The tfrecords file in the zip contains tf.Examples with no empty feature lists, so perhaps you sent me the wrong tfrecords file. I'm glad with your loading and feature name changes that the images are now displaying in WIT. Would it be possible for you to zip up both the updated tfrecords file and the TF saved model directory outputted by your conversion code?

I think you are right that the issue is with the model's serving signature. WIT requires the model to use the Classification, Regression, or Predict API, as per the documentation at https://github.com/tensorflow/tensorboard/tree/master/tensorboard/plugins/interactive_inference#what-do-i-need-to-use-it.

The input to the model must be the serialized tf.Example proto, which the model can then deserialize and use individual features from (which is how the TF Classification and Regression APIs work). It looks like your model is expecting the input to be the image that is contained in one of the features in the example. So I think in order to use WIT on this model converted from keras, you will need to have the signature def take in the serialized tf.Example and the tf graph can have an operation that decodes that and then passes the image feature to the Resnet50model.input.

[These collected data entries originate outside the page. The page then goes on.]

**src/rtl/qdec_pkg.sv**
```systemverilog
// Shared types and constants for the qdec bitstream front end.
package qdec_pkg;

  localparam logic [7:0] QDEC_EPB_BYTE = 8'h03;

  typedef enum logic [1:0] {
    BSF_IDLE,
    BSF_RUN,
    BSF_DRAIN
  } bsf_state_t;

  typedef logic [31:0] bs_word_t;

endpackage

```
**src/rtl/qdec_bs_fetch_if.sv**
```systemverilog
// Bitstream RAM read port and CABAC byte stream of qdec_bs_fetch.
interface qdec_bs_fetch_if #(
  parameter int ADDR_W = 16
);
  import qdec_pkg::*;

  logic              mem_re;
  logic [ADDR_W-1:0] mem_addr;
  bs_word_t          mem_rdata;
  logic [7:0]        bitstreamFetch;
  logic              bitstreamFetch_vld;
  logic              bitstreamFetch_rdy;

  modport master (
    output mem_re, mem_addr, bitstreamFetch, bitstreamFetch_vld,
    input  mem_rdata, bitstreamFetch_rdy
  );

  modport slave (
    input  mem_re, mem_addr, bitstreamFetch, bitstreamFetch_vld,
    output mem_rdata, bitstreamFetch_rdy
  );

endinterface

```
**src/rtl/qdec_bs_word_fifo.sv**
```systemverilog
// Synchronous DEPTH x 32 word FIFO with asynchronous active-high reset.
module qdec_bs_word_fifo
  import qdec_pkg::*;
#(
  parameter int DEPTH = 4
) (
  input  logic                         clk,
  input  logic                         rst,
  input  logic                         push,
  input  bs_word_t                     wdata,
  input  logic                         pop,
  output bs_word_t                     rdata,
  output logic [$clog2(DEPTH+1)-1:0]   count,
  output logic                         empty
);

  localparam int AW = (DEPTH > 1) ? $clog2(DEPTH) : 1;
  localparam int CW = $clog2(DEPTH + 1);

  bs_word_t        mem [DEPTH];
  logic [AW-1:0]   wr_ptr;
  logic [AW-1:0]   rd_ptr;

  always_ff @(posedge clk) begin
    if (push) mem[wr_ptr] <= wdata;
  end

  // DEPTH is a power of two, so pointers wrap naturally
  always_ff @(posedge clk or posedge rst) begin
    if (rst) begin
      wr_ptr <= '0;
      rd_ptr <= '0;
      count  <= '0;
    end else begin
      if (push) wr_ptr <= wr_ptr + AW'(1);
      if (pop)  rd_ptr <= rd_ptr + AW'(1);
      case ({push, pop})
        2'b10:   count <= count + CW'(1);
        2'b01:   count <= count - CW'(1);
        default: count <= count;
      endcase
    end
  end

  assign rdata = mem[rd_ptr];
  assign empty = (count == '0);

endmodule

```
**src/rtl/qdec_bs_fetch.sv**
```systemverilog
// Payload prefetch, big-endian byte unpack and emulation-prevention removal for CABAC.
// Optional epb_cnt port/counter is enabled by defining QDEC_BS_EPB_CNT_EN.
module qdec_bs_fetch
  import qdec_pkg::*;
#(
  parameter int ADDR_W     = 16,
  parameter int FIFO_DEPTH = 4
) (
  input  logic                clk,
  input  logic                rst,
  input  logic                start,
  input  logic [ADDR_W-1:0]   base_addr,
  input  logic [ADDR_W+1:0]   byte_len,
  qdec_bs_fetch_if.master     bs,
  output logic                busy,
  output logic                done
`ifdef QDEC_BS_EPB_CNT_EN
  ,
  output logic [ADDR_W+1:0]   epb_cnt
`endif
);

  localparam int CW = $clog2(FIFO_DEPTH + 1);

  bsf_state_t         state;
  bsf_state_t         state_nxt;
  logic               done_set;

  logic [ADDR_W-1:0]  base_q;
  logic [ADDR_W+1:0]  len_q;
  logic [ADDR_W+1:0]  consumed;
  logic [ADDR_W:0]    words_issued;
  logic [ADDR_W:0]    words_needed;
  logic               rd_pending;
  logic [1:0]         byte_idx;
  logic [1:0]         zero_cnt;
  logic [7:0]         out_byte;
  logic               out_vld;
  logic               done_q;

  logic               fifo_push;
  logic               fifo_pop;
  bs_word_t           fifo_rdata;
  logic [CW-1:0]      fifo_count;
  logic               fifo_empty;

  logic               start_ok;
  logic               bypass;
  bs_word_t           cur_word;
  logic               src_vld;
  logic               out_free;
  logic               take;
  logic [7:0]         raw_byte;
  logic               last_byte;
  logic               word_done;
  logic               drop;
  logic               issue;

  qdec_bs_word_fifo #(.DEPTH(FIFO_DEPTH)) u_fifo (
    .clk   (clk),
    .rst   (rst),
    .push  (fifo_push),
    .wdata (bs.mem_rdata),
    .pop   (fifo_pop),
    .rdata (fifo_rdata),
    .count (fifo_count),
    .empty (fifo_empty)
  );

  // With an empty FIFO the returning word is unpacked straight off the bus for 2-cycle latency
  assign start_ok     = (state == BSF_IDLE) && start;
  assign bypass       = fifo_empty && rd_pending;
  assign cur_word     = bypass ? bs.mem_rdata : fifo_rdata;
  assign src_vld      = (state == BSF_RUN) && (!fifo_empty || rd_pending);
  assign out_free     = !out_vld || bs.bitstreamFetch_rdy;
  assign take         = src_vld && out_free;
  assign last_byte    = (consumed + (ADDR_W+2)'(1)) == len_q;
  assign word_done    = (byte_idx == 2'd3) || last_byte;
  assign drop         = (raw_byte == QDEC_EPB_BYTE) && (zero_cnt == 2'd2);
  assign words_needed = {1'b0, len_q[ADDR_W+1:2]} + (ADDR_W+1)'(|len_q[1:0]);
  assign issue        = (state == BSF_RUN)
                     && (({1'b0, fifo_count} + {{CW{1'b0}}, rd_pending}) < (CW+1)'(FIFO_DEPTH))
                     && (words_issued < words_needed);
  assign fifo_push    = rd_pending && !(bypass && take && word_done);
  assign fifo_pop     = take && word_done && !bypass;

  always_comb begin
    raw_byte = cur_word[31:24];
    case (byte_idx)
      2'd1:    raw_byte = cur_word[23:16];
      2'd2:    raw_byte = cur_word[15:8];
      2'd3:    raw_byte = cur_word[7:0];
      default: raw_byte = cur_word[31:24];
    endcase
  end

  always_ff @(posedge clk or posedge rst) begin
    if (rst) state <= BSF_IDLE;
    else     state <= state_nxt;
  end

  always_comb begin
    state_nxt = state;
    done_set  = 1'b0;
    case (state)
      BSF_IDLE: begin
        if (start) begin
          if (byte_len != '0) state_nxt = BSF_RUN;
          else                done_set  = 1'b1;
        end
      end
      BSF_RUN: begin
        if (take && last_byte) state_nxt = BSF_DRAIN;
      end
      BSF_DRAIN: begin
        if (out_free) begin
          state_nxt = BSF_IDLE;
          done_set  = 1'b1;
        end
      end
      default: state_nxt = BSF_IDLE;
    endcase
  end

  always_ff @(posedge clk or posedge rst) begin
    if (rst) begin
      base_q       <= '0;
      len_q        <= '0;
      consumed     <= '0;
      words_issued <= '0;
      rd_pending   <= 1'b0;
      byte_idx     <= '0;
      zero_cnt     <= '0;
      out_byte     <= '0;
      out_vld      <= 1'b0;
      done_q       <= 1'b0;
    end else begin
      rd_pending <= issue;
      done_q     <= done_set;
      if (start_ok) begin
        base_q       <= base_addr;
        len_q        <= byte_len;
        consumed     <= '0;
        words_issued <= '0;
        byte_idx     <= '0;
        zero_cnt     <= '0;
      end else begin
        if (issue) words_issued <= words_issued + (ADDR_W+1)'(1);
        if (take) begin
          consumed <= consumed + (ADDR_W+2)'(1);
          byte_idx <= word_done ? 2'd0 : byte_idx + 2'd1;
          if (drop)                  zero_cnt <= 2'd0;
          else if (raw_byte != 8'h00) zero_cnt <= 2'd0;
          else if (zero_cnt != 2'd2)  zero_cnt <= zero_cnt + 2'd1;
        end
      end
      // Output register reloads in the same cycle it is accepted; held otherwise
      if (take && !drop) begin
        out_byte <= raw_byte;
        out_vld  <= 1'b1;
      end else if (bs.bitstreamFetch_rdy) begin
        out_vld  <= 1'b0;
      end
    end
  end

`ifdef QDEC_BS_EPB_CNT_EN
  always_ff @(posedge clk or posedge rst) begin
    if (rst)                               epb_cnt <= '0;
    else if (start_ok)                     epb_cnt <= '0;
    else if (take && drop && epb_cnt != '1) epb_cnt <= epb_cnt + (ADDR_W+2)'(1);
  end
`endif

  assign bs.mem_re             = issue;
  assign bs.mem_addr           = base_q + words_issued[ADDR_W-1:0];
  assign bs.bitstreamFetch     = out_byte;
  assign bs.bitstreamFetch_vld = out_vld;
  assign busy                  = (state != BSF_IDLE);
  assign done                  = done_q;

endmodule

```
**src/flat_wrapper.sv**
```systemverilog
// flat-port wrapper written by rule: the top's interface ports become plain ports
module qdec_bs_fetch_flat import qdec_pkg::*;
#(
  parameter int ADDR_W     = 16,
  parameter int FIFO_DEPTH = 4
)
  (clk, rst, start, base_addr, byte_len, busy, done, bs_mem_re, bs_mem_addr, bs_bitstreamFetch, bs_bitstreamFetch_vld, bs_mem_rdata, bs_bitstreamFetch_rdy);
  qdec_bs_fetch_if #(.ADDR_W(ADDR_W)) bs_i ();
  input  logic clk;
  input  logic rst;
  input  logic start;
  input  logic [ADDR_W-1:0] base_addr;
  input  logic [ADDR_W+1:0] byte_len;
  output logic busy;
  output logic done;
  output wire logic [$bits(bs_i.mem_re)-1:0] bs_mem_re;
  output wire logic [$bits(bs_i.mem_addr)-1:0] bs_mem_addr;
  output wire logic [$bits(bs_i.bitstreamFetch)-1:0] bs_bitstreamFetch;
  output wire logic [$bits(bs_i.bitstreamFetch_vld)-1:0] bs_bitstreamFetch_vld;
  input wire logic [$bits(bs_i.mem_rdata)-1:0] bs_mem_rdata;
  input wire logic [$bits(bs_i.bitstreamFetch_rdy)-1:0] bs_bitstreamFetch_rdy;
  assign bs_mem_re = bs_i.mem_re;
  assign bs_mem_addr = bs_i.mem_addr;
  assign bs_bitstreamFetch = bs_i.bitstreamFetch;
  assign bs_bitstreamFetch_vld = bs_i.bitstreamFetch_vld;
  assign bs_i.mem_rdata = bs_mem_rdata;
  assign bs_i.bitstreamFetch_rdy = bs_bitstreamFetch_rdy;
  qdec_bs_fetch #(.ADDR_W(ADDR_W), .FIFO_DEPTH(FIFO_DEPTH)) u_core (.clk(clk), .rst(rst), .start(start), .base_addr(base_addr), .byte_len(byte_len), .bs(bs_i), .busy(busy), .done(done));
endmodule
```
**config.mk**
```make
export PLATFORM = sky130hd
export DESIGN_NAME = qdec_bs_fetch_flat
export DESIGN_NICKNAME = d
export VERILOG_FILES = /design/src/rtl/qdec_pkg.sv /design/src/rtl/qdec_bs_fetch_if.sv /design/src/rtl/qdec_bs_word_fifo.sv /design/src/rtl/qdec_bs_fetch.sv /design/src/flat_wrapper.sv
export SDC_FILE = /design/constraint.sdc
export NUM_CORES = 1
export LEC_CHECK = 0
export BUFFER_PORTS_ARGS = -buffer_cell sky130_fd_sc_hd__buf_2
export CAP_MARGIN = 30
export CORE_ASPECT_RATIO = 1.4
export CORE_MARGIN = 8
export CORE_UTILIZATION = 54
export DETAILED_ROUTE_END_ITERATION = 7
export GPL_ROUTABILITY_DRIVEN = 0
export GPL_TIMING_DRIVEN = 0
export HOLD_SLACK_MARGIN = 0.15
export PLACE_DENSITY = 0.74
export RECOVER_POWER = 25
export SYNTH_ARGS = -nofsm -noshare
export SYNTH_HDL_FRONTEND = slang
export SYNTH_SLANG_ARGS = --single-unit
```
**constraint.sdc**
```tcl
create_clock -name clk -period 3.7 [get_ports clk]
set_input_delay 0.37 -clock clk [delete_from_list [all_inputs] [get_ports clk]]
set_output_delay 0.37 -clock clk [all_outputs]
set_load 0.02 [all_outputs]
```
## Yosys cells after proc, flatten, opt, wreduce, memory -nomap -nowiden

Memories as Yosys holds them, arrays and structs flattened.
Cells that the tools add are included.

- Bits in writable memories: 128
- Output and inout bits: 28
- Bits of input ports: 70
- Latch bits: 0
- Memories: 1
- Register bits: 93
- ROM bits: 0
- Logic and storage cells: 106

- $mul: 0
- Shifts and indexed selects: 0
- Div/mod/pow operators: 0
- Equal/unequal tests: 15
- Multiplexer cells: 28
- Add/subtract/negate cells: 11
- $lt $le $gt $ge: 2
- Reduce and logical (&&, ||, !) cells: 35
- Bitwise logic cells: 0

Memories:

| memory | depth | width | rd ports | clocked after Yosys merged registers in | write ports | line | source |
|---|---|---|---|---|---|---|---|
| u_core.u_fifo.mem | 4 | 32 | 1 | 0 | 1 | qdec_bs_word_fifo.sv:20 | `bs_word_t mem [DEPTH];` |

Operators with widths:

| cell | number |
|---|---|
| two-way mux 18 bit | 2 |
| two-way mux 17 bit | 2 |
| two-way mux 32 bit | 1 |
| two-way mux 2 bit | 12 |
| case mux 8 bit (3 select lines) | 1 |
| adder 18 x 1 -> 18 bit, second input constant | 1 |
| == test 18 bit | 1 |
| nonzero test 18 bit | 1 |
| adder 16 x 1 -> 17 bit | 1 |
| adder 17 x 1 -> 17 bit, second input constant | 1 |
| less-than comparator 17 bit | 1 |
| adder 16 bit | 1 |
| logical AND 1 bit | 14 |
| == test 2 bit, second input constant | 5 |
| nonzero test 2 bit | 5 |
| adder 2 x 1 -> 2 bit, second input constant | 4 |
| == test 8 x 2 -> 1 bit, second input constant | 1 |
| inequality test 2 bit, second input constant | 4 |
| nonzero test 8 bit | 1 |
| two-way mux 1 bit | 7 |
| == test 2 x 1 -> 1 bit, second input constant | 3 |
| case mux 2 bit (3 select lines) | 1 |
| case mux 3 bit (2 select lines) | 1 |
| zero test 1 bit | 5 |
| other kinds (13) | 15 |

## Logic depth before layout (Yosys ltp)

Gate-level depths: netlist (run 1).

- Word-level depth: 11
- Mapped depth: 18
- Depth with buffers taken out: 17

## Hierarchy

Synthesis (run 1) repeated with hierarchy kept, for this count alone.

- Cells, all modules: 948
- Area total of the unflattened synthesis: 11310.8 um^2

By module, submodules not included:

| module | sequential area each (um^2) | cells an instance | area each (um^2) | times used |
|---|---|---|---|---|
| qdec_bs_fetch | 2152.1 | 744 | 6248.5 | 1 |
| qdec_bs_word_fifo | 4018.9 | 204 | 5062.4 | 1 |

## Least setup slack after synthesis (run 1)

No wires, ideal clock.

- Path kind: flip-flop to flip-flop
- Start: register u_core.len_q[0]
- End: register u_core.words_issued[15]
- Path buffers: 1
- Path slack: -69 ps
- Arrival time: 3703 ps
- Data required time: 3634 ps
- Clock period less this slack: 3769 ps
- Cell stages (with the launch flop): 17
- Library setup time: 66 ps
- Cell sequence: dfrtp_1 or2_2 ha_1 and3_1 and3_1 and3_1 clkbuf_1 nand3_1 xor2_1 ha_1 a211o_1 nor3_1 o21ai_0 a21oi_1 o2111ai_1 or4_1 nand2_1

- Cells in the longest elaborated chain, start to end: 5

Ends and longest elaborated chain:

| what | line | source |
|---|---|---|
| start: declaration | qdec_bs_fetch.sv:30 | `logic [ADDR_W+1:0] len_q;` |
| start signal: assignment | qdec_bs_fetch.sv:142 | `len_q <= byte_len;` |
| OR reduction 2 bit | qdec_bs_fetch.sv:80 | `assign words_needed = {1'b0, len_q[ADDR_W+1:2]} + (ADDR_W+1)'(\|len_q[1:0]);` |
| adder 16 x 1 -> 17 bit | qdec_bs_fetch.sv:80 |  |
| less-than comparator 17 bit | qdec_bs_fetch.sv:83 | `&& (words_issued < words_needed);` |
| logical AND 1 bit | qdec_bs_fetch.sv:83 |  |
| nonzero test 2 bit (no source line) | -- |  |
| end signal: assignment | qdec_bs_fetch.sv:148 | `if (issue) words_issued <= words_issued + (ADDR_W+1)'(1);` |
| end: declaration | qdec_bs_fetch.sv:32 | `logic [ADDR_W:0] words_issued;` |

No other way between the ends.
A chain may end at the register's enable or synchronous reset.

## Worst setup path after layout (run 1)

- Start: register u_core.len_q[0]
- End: output bs_mem_re

- Cells in the longest elaborated chain, start to end: 4

Ends and longest elaborated chain:

| what | line | source |
|---|---|---|
| OR reduction 2 bit | qdec_bs_fetch.sv:80 |  |
| adder 16 x 1 -> 17 bit | qdec_bs_fetch.sv:80 |  |
| less-than comparator 17 bit | qdec_bs_fetch.sv:83 |  |
| logical AND 1 bit | qdec_bs_fetch.sv:83 |  |
| end: declaration | flat_wrapper.sv:16 | `output wire logic [$bits(bs_i.mem_re)-1:0] bs_mem_re;` |

No other way between the ends.

==> impl_metrics.yaml, run 1 <==
setup_path:
  arrival_ns: 3.35
  worstSetupPathType: "reg2out"
  critPathMostFrequentCell: "and3_4"
  slowest_stage: "dfrtp_1"
  required_ns: 3.33
  cpPeakStageDelay_ns: 0.38
  crit_path_start_kind: "flip-flop"
  worst-path-max-fanout: 5
  crit_chain: "or2_4 > ha_4 > and3_4 > and3_4 > and3_4 > and3_4 > xnor2_1 > ha_1 > nand4_1 > nor3_2 > nor3_2 > o21ai_1 > a21oi_2 > nor2_2 > inv_2 > buf_6"
  worstSetupEndpointType: "primary output"
logic_synthesis:
  syn_avg_cell_area_um2: 11.8
  ys_seq_area_share_pct: 54.5
  ys_ff_latch: 221
  async_flop_share_pct: 42.1
  yosysWarnings: 0
  synth-edff-count: 128
  syn_inst: 957
  synth_cell_type_count: 73
  synth_top_cell_area_share_pct: 33.9
  synth_area_mm2: 0.0113
  synth_area_leaders: "edfxtp_1 (34%), dfrtp_1 (21%), nand2_1 (5.5%)"
  synthFlopType: "edfxtp_1"
  synth_area_leader_cell: "edfxtp_1"
  syn_nets: 1074
timing:
  grt_setup_unrepaired: "yes"
  period_needed_ns: 3.72
  fin_hold_ws_ns: 0.215
  fmax_mhz: 269
  final_max_slew_viol_count: 0
  hold_viol: 0
  finalClockSkew_ns: 0.00855
  slew_headroom_pct: 40.5
  setup_viol: 1
  layout_setup_ws_ns: -0.0195
  fin_crit_sh_pct: 101
  worst_pin_slew_ns: 0.893
routing:
  num_vias: 8520
  post_drt_wl_per_cell_um: 19.8
  wirelength_um: 28600
  vias_per_cell: 5.90
  drt_pass1_iterations: 5
  drtAntennaViolNets: 0
  drc: 0
  drtIter0Drc: 558
finish:
  layout-drive-gt1-share_pct: 21.5
  post-route-util_pct: 68.7
  syn_to_final_growth_pct: 24.7
  n_antenna_cell: 0
  fillers: 1421
  nets: 1288
clock_network:
  clkTransAtPathRegs_ns: 0.06
  ctsHtreeMaxLevel: 1
  tritoncts: "yes"
  cts_buffers: 22
  cts_max_path_buffers: 3
  cts.sinks: 221
  clock-root-buffer: "clkbuf_16"
  worst_skew_pair.late_latency_ns: 0.50
power:
  leakagePower_nw: 5.66
  p_per_area_mw_per_mm2: 848
  ir_worst_vdd_mv: 0.793
run_status:
  status: "finished with violations"
  failed_checks: "setup timing"
global_route:
  grt_pass1_vias: 8593
  grt.overflow.total: 0
  grt_max_degree: 57
  grt_pass1_wl_um: 44900
  antenna_found_initial: 0
  track_usage_pct: 21.1
job:
  maxCapViolations: 0
place:
  port_buffers: 97
  pre_cts_ws_ns: -0.510
  post-dp-hpwl_um: 19000
worst_hold_path:
  min_path_type: "in2reg"
floorplan:
  start_util_pct: 55.1
  num_rows: 62
  die_area_mm2: 0.0259
  dieWidth_um: 138
  die_h_um: 187
  core_area_mm2: 0.0206
  ios: 98
-- cell usage after synthesis, drive strengths merged (11+ instances only) --
library cell,n
ha,45
and2,14
o31ai,12
and3,13
a222oi,13
edfxtp,128
nor3,13
xnor2,39
buf,17
nand4,11
mux2,13
clkbuf,26
nor2,41
o21ai,45
inv,28
xor2,22
a21oi,38
dfrtp,93
a21o,12
mux4,29
nand2,167
nand3,26
-- path summary, 6_finish.rpt --
path / start / end / slack, ns / depth (start not counted)
worst min-delay path: bs_bitstreamFetch_rdy / u_core.bs.bitstreamFetch_vld / 0.22 / 3
worst min register to register: u_core.zero_cnt[0] / u_core.zero_cnt[0] / 0.48 / 1
min in group asynchronous: rst / u_core.base_q[6] / 0.47 / 3
max in group asynchronous: rst / u_core.len_q[2] / 2.54 / 4
worst max register to register: u_core.len_q[0] / u_core.words_issued[10] / 0.05 / 18
worst max-delay path: u_core.len_q[0] / bs_mem_re / -0.02 / 16
-- registers in the layout, indices dropped and copies added (netlist names) --
register,count
u_core.u_fifo.mem,128
u_core.len_q,18
u_core.u_fifo.rd_ptr,2
u_core.byte_idx,2
u_core.u_fifo.count,3
u_core.u_fifo.wr_ptr,2
u_core.state,2
u_core.bs.bitstreamFetch,8
u_core.zero_cnt,2
u_core.done,1
u_core.words_issued,17
u_core.bs.bitstreamFetch_vld,1
u_core.rd_pending,1
u_core.base_q,16
u_core.consumed,18
-- power by group --
part | total, mW | leakage (nW) | internal, mW | switching, mW
combinational | 5.58 | 2.93 | 2.39 | 3.19
clock | 2.46 | 0.382 | 1.51 | 0.951
sequential | 3.94 | 2.36 | 3.40 | 0.541
-- critical path, delay by kind of cell (launching register included) --
family | cells | cell delay [ns]
buffers and inverters | 2 | 0.19
flip-flops | 1 | 0.38
XOR/XNOR | 1 | 0.12
adder cells (fa/ha/maj) | 2 | 0.47
AO/OA/AOI/OAI | 2 | 0.18
AND/OR/NAND/NOR | 9 | 1.51
-- cell usage in the layout, fill, tap and decap left out, types with 5 or more instances in the layout --
| cell | count |
|---|---|
| a21boi_1 | 5 |
| a21o_1 | 12 |
| a21oi_1 | 30 |
| a21oi_2 | 7 |
| a222oi_1 | 13 |
| and2_1 | 8 |
| and2_2 | 5 |
| and3_1 | 9 |
| buf_1 | 6 |
| buf_2 | 73 |
| buf_4 | 26 |
| bufinv_16 | 5 |
| clkbuf_1 | 56 |
| clkbuf_16 | 23 |
| dfrtp_1 | 87 |
| dfrtp_2 | 6 |
| dlygate4sd3_1 | 67 |
| edfxtp_1 | 128 |
| ha_1 | 39 |
| inv_1 | 25 |
| mux2_2 | 12 |
| mux4_2 | 25 |
| nand2_1 | 167 |
| nand2b_1 | 7 |
| nand3_1 | 24 |
| nand4_1 | 9 |
| nor2_1 | 38 |
| nor2b_1 | 6 |
| nor3_1 | 10 |
| nor4_1 | 5 |
| o211ai_1 | 8 |
| o21ai_0 | 41 |
| o31ai_1 | 8 |
| or3_1 | 7 |
| or4_1 | 5 |
| xnor2_1 | 38 |
| xor2_1 | 21 |
-- cell type report --
cell class	count	area, µm²	area share (%)
repair buffers	191	1370	9.71
clock inverters	13	208	1.47
flip-flops and latches	221	6180	43.7
well taps	256	320	2.27
multi-input cells	665	5120	36.3
inverters	28	108	0.762
clock buffers	27	601	4.25
plain buffers	42	214	1.52
-- cell families after synthesis --
group	Yosys count	synth area share, %
xor+xnor	62	4.92
simple gates	337	14.5
buf+inv	71	2.82
mux	46	7.55
compound gates	173	10.4
fa+ha+maj	47	5.33
flops	221	54.5
-- through the flow --
step	power (mW)	cells	setup TNS, ns	instance area (µm²)
finish	12.0	1443	-0.0195	14100
global route	12.7	1443	-1.36	14100
CTS	11.8	1436	-0.0547	13900
detailed placement	8.94	1311	-4.59	12200
global placement	8.81	1310	-102.04	12100
floorplan	7.46	957	0	11300
-- repair_timing --
action,in CTS,in global routing
resized for setup,32,43
hold buffers,67,0
pin swaps,16,35
setup buffers,19,7
endpoints found under the setup margin,15,145
hold endpoints to repair,199,0
gates cloned,0,0
-- layer usage --
layer | GRT usage (%) | share of wire (%) | up-vias
met1 | 24.3 | 39 | 4194
met5 | 0 | 0 | -
met4 | 8.64 | 3.3 | 0
li1 | - | - | 3980
met2 | 38.3 | 52 | 283
met3 | 3.15 | 5.2 | 63
Power figures use the tool's default switching activity.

This is the first time I've seen someone try to use WIT with a model converted from keras to tf saved model, so we might have to work through the correct way to do this, but we'll make sure to document whatever needs to be done so it is simpler going forward.

I'll check with the tensorflow-serving folks to see if they have any input on converting a keras model to a TF saved model in a way that creates a model that takes in serialized tf.Examples as input.

jameswex commented 5 years ago

One thing to check out is https://www.tensorflow.org/versions/r1.12/api_docs/python/tf/contrib/saved_model/save_keras_model for saving your keras model as a saved model.

Then you candump out the input/output signatures via the saved_model_cli tool to check out if your model has a signature that accepts serialized examples as input.